From the book “The First Poem”, Warsaw 1956.


[Page 244]

The Nalewke Neighbourhood in Warsaw

By Yehuda Leyb Wohlman

Translated by Janie Respitz

Jewish Warsaw had its two main centres: the Nalewke Neighbourhood and the Gzhibov Neighbourhood. Naturally there were many rich Jews in Warsaw who lived on the wealthy Marshalovska Street or in the “Krakow Suburb” and other wealthy streets; others, those who were totally or half assimilated Jews, lived on the Oyadovska Alley or on Alley “Shukha”. Simple Jews called these streets “The Christian Streets” or the “Gentile Neighbourhood”.

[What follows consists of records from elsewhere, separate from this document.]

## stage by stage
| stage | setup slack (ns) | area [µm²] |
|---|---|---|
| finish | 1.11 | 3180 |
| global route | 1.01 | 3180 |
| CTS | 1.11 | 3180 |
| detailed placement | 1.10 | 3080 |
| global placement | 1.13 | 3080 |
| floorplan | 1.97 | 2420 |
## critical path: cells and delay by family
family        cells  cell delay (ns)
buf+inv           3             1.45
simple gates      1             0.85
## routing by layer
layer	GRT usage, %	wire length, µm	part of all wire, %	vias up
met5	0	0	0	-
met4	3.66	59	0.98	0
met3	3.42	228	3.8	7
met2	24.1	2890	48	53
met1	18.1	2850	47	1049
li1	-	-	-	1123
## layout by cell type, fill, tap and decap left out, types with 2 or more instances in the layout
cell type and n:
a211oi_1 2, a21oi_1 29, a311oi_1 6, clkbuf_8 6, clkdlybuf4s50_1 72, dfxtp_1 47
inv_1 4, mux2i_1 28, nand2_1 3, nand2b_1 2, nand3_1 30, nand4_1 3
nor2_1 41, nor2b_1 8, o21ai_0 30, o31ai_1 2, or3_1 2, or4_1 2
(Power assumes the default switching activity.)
### config.mk
export PLATFORM = sky130hd
export DESIGN_NAME = gray_to_bcd_decoder
export DESIGN_NICKNAME = d
export VERILOG_FILES = /design/src/rtl/gray_to_bcd_decoder.sv
export SDC_FILE = /design/constraint.sdc
export NUM_CORES = 1
export LEC_CHECK = 0
export ABC_CLOCK_PERIOD_IN_PS = 4580
export BUFFER_PORTS_ARGS = -buffer_cell sky130_fd_sc_hd__clkbuf_2
export CAP_MARGIN = 25
export CORE_ASPECT_RATIO = 0.8
export CORE_MARGIN = 5
export CORE_UTILIZATION = 45
export CTS_BUF_LIST = sky130_fd_sc_hd__clkbuf_2
export CTS_CLUSTER_DIAMETER = 150
export DETAILED_ROUTE_END_ITERATION = 16
export GPL_TIMING_DRIVEN = 0
export PLACE_DENSITY = 0.64
export SYNTH_ARGS = -nofsm -noshare
export SYNTH_HDL_FRONTEND = slang
export SYNTH_SLANG_ARGS = --single-unit
export TNS_END_PERCENT = 1
### constraint.sdc
create_clock -name clk -period 4.58 [get_ports clk]
set_input_delay 0.916 -clock clk [delete_from_list [all_inputs] [get_ports clk]]
set_output_delay 0.916 -clock clk [all_outputs]
set_load 0.005 [all_outputs]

At the entrance to Nalewke on the Novolipky side stood the religious book store belonging to Eliezer Yitzkhak Shpiro (later: Dovid Kozak), and on the entrance on the Bielansko side stood the religious book store “Akhiasaf” (later: Efraim Gitlin). The Hebrew writer A.L. Levinsky of blessed memory once said that these two religious book stores at the entrance to Nalewke gave the impression of Mezuzahs hanging on the entrance of Jewish homes.

The Nalewke houses were blessed with double courtyards, and sometimes these houses were composed of three giant yards one after the other. In these courtyards, Jews worked day and night, together with their wives and children to earn a meagre living. A small dwelling comprised of two rooms and a kitchen, and was divided into a workshop and living space for “father, mother and small children”. The father dressed in “an undershirt, pants and fringed garment” was the manufacturer, and his wife, between cooking and cleaning helped her husband with his work. The same went for the children; as soon as they came home from Heder, they would eat something and then help their father with some of the lighter work or run errands.

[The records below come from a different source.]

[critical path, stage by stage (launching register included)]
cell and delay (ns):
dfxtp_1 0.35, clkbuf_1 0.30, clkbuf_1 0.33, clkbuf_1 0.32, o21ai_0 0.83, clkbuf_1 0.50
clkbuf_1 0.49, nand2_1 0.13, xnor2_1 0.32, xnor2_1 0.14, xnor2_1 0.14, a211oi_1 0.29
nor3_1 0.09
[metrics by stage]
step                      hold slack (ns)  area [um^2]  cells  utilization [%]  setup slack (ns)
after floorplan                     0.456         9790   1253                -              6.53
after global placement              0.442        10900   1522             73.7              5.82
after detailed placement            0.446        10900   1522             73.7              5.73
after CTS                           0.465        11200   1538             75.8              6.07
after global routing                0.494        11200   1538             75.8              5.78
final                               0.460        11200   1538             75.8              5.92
==> config.mk <==
export PLATFORM = sky130hd
export DESIGN_NAME = mem_access_stage
export DESIGN_NICKNAME = d
export VERILOG_FILES = /design/src/rtl/mem_access_pkg.sv /design/src/rtl/mem_access_stage_align.sv /design/src/rtl/mem_access_stage.sv
export SDC_FILE = /design/constraint.sdc
export NUM_CORES = 1
export LEC_CHECK = 0
export BUFFER_PORTS_ARGS = -buffer_cell sky130_fd_sc_hd__buf_2
export CORE_AREA = 2 2 135 137
export CTS_CLUSTER_SIZE = 40
export DETAILED_ROUTE_END_ITERATION = 10
export DIE_AREA = 0 0 137 139
export GPL_TIMING_DRIVEN = 0
export HOLD_SLACK_MARGIN = 0.03
export PLACE_DENSITY_LB_ADDON = 0.25
export SLEW_MARGIN = 20
export SYNTH_ARGS = -nofsm -noshare
export SYNTH_HDL_FRONTEND = slang
export SYNTH_SLANG_ARGS = --single-unit
==> constraint.sdc <==
create_clock -name clk -period 4.55 [get_ports clk]
set_clock_uncertainty 0.15 [all_clocks]
set_input_delay 0.2275 -clock clk [delete_from_list [all_inputs] [get_ports clk]]
set_output_delay 0.2275 -clock clk [all_outputs]
set_load 0.005 [all_outputs]
**src/rtl/fix_pkg.sv**
```systemverilog
// Shared constants and types for the FIX message-creation path.
// Trailer byte values, checksum FSM states and an ASCII digit helper.
package fix_pkg;

   localparam logic [7:0] FIX_SOH        = 8'h01;
   localparam logic [7:0] ASCII_ZERO     = 8'h30;
   localparam logic [7:0] ASCII_EQ       = 8'h3D;
   localparam logic [7:0] CHKSUM_TAG_HI  = 8'h31;  // '1' of tag 10
   localparam logic [7:0] CHKSUM_TAG_LO  = 8'h30;  // '0' of tag 10
   localparam int         TRAILER_LEN    = 7;

   typedef enum logic [1:0] {
      IDLE,
      PASS,
      CONV,
      TRAIL
   } checksum_state_t;

   function automatic logic [7:0] bcd_to_ascii(input logic [3:0] digit);
      return ASCII_ZERO + {4'h0, digit};
   endfunction

endpackage

```
**src/rtl/bin8_to_bcd3.sv**
```systemverilog
// Sequential double-dabble: 8-bit binary to three BCD digits, one bit per cycle.
// done_o is high during the final iteration; the digits are valid from the next cycle.
module bin8_to_bcd3 #(
   parameter int CONV_CYCLES = 8
) (
   input  logic       clk,
   input  logic       rst,
   input  logic       start_i,
   input  logic [7:0] bin_i,
   output logic [3:0] hundreds_o,
   output logic [3:0] tens_o,
   output logic [3:0] units_o,
   output logic       done_o
);

   localparam int CNT_W = $clog2(CONV_CYCLES + 1);

   logic [7:0]       shift_q, shift_d;
   logic [11:0]      bcd_q, bcd_d, bcd_adj;
   logic [CNT_W-1:0] cnt_q, cnt_d;

   // NOTE: every value written here gets a default first, so no latch is inferred.
   always_comb begin
      bcd_adj = bcd_q;
      for (int i = 0; i < 3; i++) begin
         if (bcd_q[4*i +: 4] >= 4'd5) bcd_adj[4*i +: 4] = bcd_q[4*i +: 4] + 4'd3;
      end
      shift_d = shift_q;
      bcd_d   = bcd_q;
      cnt_d   = cnt_q;
      if (start_i) begin
         shift_d = bin_i;
         bcd_d   = '0;
         cnt_d   = CNT_W'(CONV_CYCLES);
      end else if (cnt_q != '0) begin
         {bcd_d, shift_d} = {bcd_adj[10:0], shift_q, 1'b0};
         cnt_d            = cnt_q - CNT_W'(1);
      end
   end

   // NOTE: sequential state is updated with non-blocking assignments only.
   always_ff @(posedge clk) begin
      if (rst) begin
         shift_q <= '0;
         bcd_q   <= '0;
         cnt_q   <= '0;
      end else begin
         shift_q <= shift_d;
         bcd_q   <= bcd_d;
         cnt_q   <= cnt_d;
      end
   end

   assign hundreds_o = bcd_q[11:8];
   assign tens_o     = bcd_q[7:4];
   assign units_o    = bcd_q[3:0];
   assign done_o     = (cnt_q == CNT_W'(1));

endmodule

```
**src/rtl/fix_checksum_trailer.sv**
```systemverilog
// Passes FIX header/body bytes through a registered stage, sums them mod 256
// and appends the "10=ddd<SOH>" trailer once the last body byte has gone by.
module fix_checksum_trailer
   import fix_pkg::*;
#(
   parameter int DATA_WIDTH  = 8,
   parameter int CONV_CYCLES = 8
) (
   input  logic                  clk,
   input  logic                  rst,
   input  logic                  start_i,
   input  logic                  in_valid_i,
   input  logic [DATA_WIDTH-1:0] in_byte_i,
   input  logic                  in_last_i,
   output logic                  in_ready_o,
   output logic                  out_valid_o,
   output logic [DATA_WIDTH-1:0] out_byte_o,
   output logic                  out_last_o,
   input  logic                  out_ready_i,
   output logic [7:0]            checksum_o,
   output logic                  busy_o,
   output logic                  done_o
);

   checksum_state_t       state_q, state_d;
   logic [7:0]            sum_q, sum_d, sum_add;
   logic [7:0]            chk_q, chk_d;
   logic [DATA_WIDTH-1:0] out_byte_q, out_byte_d, load_byte;
   logic                  out_valid_q, out_valid_d, out_last_q, out_last_d;
   logic [2:0]            trail_idx_q, trail_idx_d;
   logic                  done_q, done_d;
   logic                  load, load_last, out_free, out_xfer, in_xfer, conv_start, conv_done;
   logic [3:0]            hundreds, tens, units;
   logic [7:0]            trail_byte;

   assign out_free   = !out_valid_q || out_ready_i;
   assign out_xfer   = out_valid_q && out_ready_i;
   assign in_ready_o = (state_q == PASS) && out_free;
   assign in_xfer    = in_valid_i && in_ready_o;
   assign sum_add    = sum_q + in_byte_i;
   // The converter is loaded with the final sum on the same edge the last byte is taken.
   assign conv_start = in_xfer && in_last_i;

   bin8_to_bcd3 #(.CONV_CYCLES(CONV_CYCLES)) u_bcd (
      .clk       (clk),
      .rst       (rst),
      .start_i   (conv_start),
      .bin_i     (sum_add),
      .hundreds_o(hundreds),
      .tens_o    (tens),
      .units_o   (units),
      .done_o    (conv_done)
   );

   always_comb begin
      case (trail_idx_q)
         3'd0:    trail_byte = CHKSUM_TAG_HI;
         3'd1:    trail_byte = CHKSUM_TAG_LO;
         3'd2:    trail_byte = ASCII_EQ;
         3'd3:    trail_byte = bcd_to_ascii(hundreds);
         3'd4:    trail_byte = bcd_to_ascii(tens);
         3'd5:    trail_byte = bcd_to_ascii(units);
         default: trail_byte = FIX_SOH;
      endcase
   end

   always_comb begin
      state_d     = state_q;
      sum_d       = sum_q;
      chk_d       = chk_q;
      trail_idx_d = trail_idx_q;
      done_d      = 1'b0;
      load        = 1'b0;
      load_byte   = trail_byte;
      load_last   = 1'b0;
      case (state_q)
         IDLE: begin
            if (start_i) begin
               sum_d       = '0;
               trail_idx_d = '0;
               state_d     = PASS;
            end
         end
         PASS: begin
            if (in_xfer) begin
               load      = 1'b1;
               load_byte = in_byte_i;
               sum_d     = sum_add;
               if (in_last_i) state_d = CONV;
            end
         end
         CONV: begin
            // Tag byte '1' is queued on the last conversion cycle so it leads at T+9.
            if (conv_done) begin
               chk_d   = sum_q;
               state_d = TRAIL;
               if (out_free) begin
                  load        = 1'b1;
                  trail_idx_d = 3'd1;
               end
            end
         end
         TRAIL: begin
            if (done_q) begin
               state_d = IDLE;
            end else if ((trail_idx_q < 3'(TRAILER_LEN)) && out_free) begin
               load        = 1'b1;
               load_last   = (trail_idx_q == 3'(TRAILER_LEN - 1));
               trail_idx_d = trail_idx_q + 3'd1;
            end
            if (out_xfer && out_last_q) done_d = 1'b1;
         end
         default: state_d = IDLE;
      endcase

      out_byte_d  = out_byte_q;
      out_valid_d = out_valid_q;
      out_last_d  = out_last_q;
      if (load) begin
         out_byte_d  = load_byte;
         out_valid_d = 1'b1;
         out_last_d  = load_last;
      end else if (out_xfer) begin
         out_valid_d = 1'b0;
         out_last_d  = 1'b0;
      end
   end

   always_ff @(posedge clk) begin
      if (rst) begin
         state_q     <= IDLE;
         sum_q       <= '0;
         chk_q       <= '0;
         out_byte_q  <= '0;
         out_valid_q <= 1'b0;
         out_last_q  <= 1'b0;
         trail_idx_q <= '0;
         done_q      <= 1'b0;
      end else begin
         state_q     <= state_d;
         sum_q       <= sum_d;
         chk_q       <= chk_d;
         out_byte_q  <= out_byte_d;
         out_valid_q <= out_valid_d;
         out_last_q  <= out_last_d;
         trail_idx_q <= trail_idx_d;
         done_q      <= done_d;
      end
   end

   assign out_valid_o = out_valid_q;
   assign out_byte_o  = out_byte_q;
   assign out_last_o  = out_last_q;
   assign checksum_o  = chk_q;
   assign busy_o      = (state_q != IDLE);
   assign done_o      = done_q;

endmodule

```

What wasn't produced in these Nalewke courtyards? They produced splendid men's and women's clothing; shawls and neck ties.

Yehuda Leyb Wohlman was born in 1880 in Konskiye – Volyie. From 1900 until 1925 he lived in Warsaw. Later in Israel. He was a journalist, novelist and dramatist. He died in Tel Aviv in 1955. He knew Warsaw very well and wrote a lot about Warsaw's Jews, especially the merchant class.

[Page 245]

They manufacture parasols and walking sticks; large and small mirrors; chocolates and candies; leather brief cases and letter holders; scented soap and shoe laces; notebooks for school children and children's suits; socks, ribbons in all colours and sizes; elegant women's purses and cheap wallets for the simple folk; optical glasses and all types of chains and watches; drapes for windows and all sorts of handkerchiefs; silverware and toys for children; curly Ostrich feathers and sweat pads for women's dresses; men's and women's shoes and elegant hats; combs and pins of all types and dozens of other articles which deafened the courtyard with the noise of machines and the banging of all sorts of hammers.

This all took place during the six work days. When Friday evening arrived, the work stations and the unfinished articles were covered with white tablecloths and then entire dwelling was filled with candle lighting, the scent of two challahs under modest challah covers, the masterful chanting of “Woman of Valour”, the “Kiddush”, blessing of the wine, and the joyful Sabbath melodies. Saturday night, after the Havdalah ceremony the travelling salesmen would arrive, examine the goods in order to send large orders.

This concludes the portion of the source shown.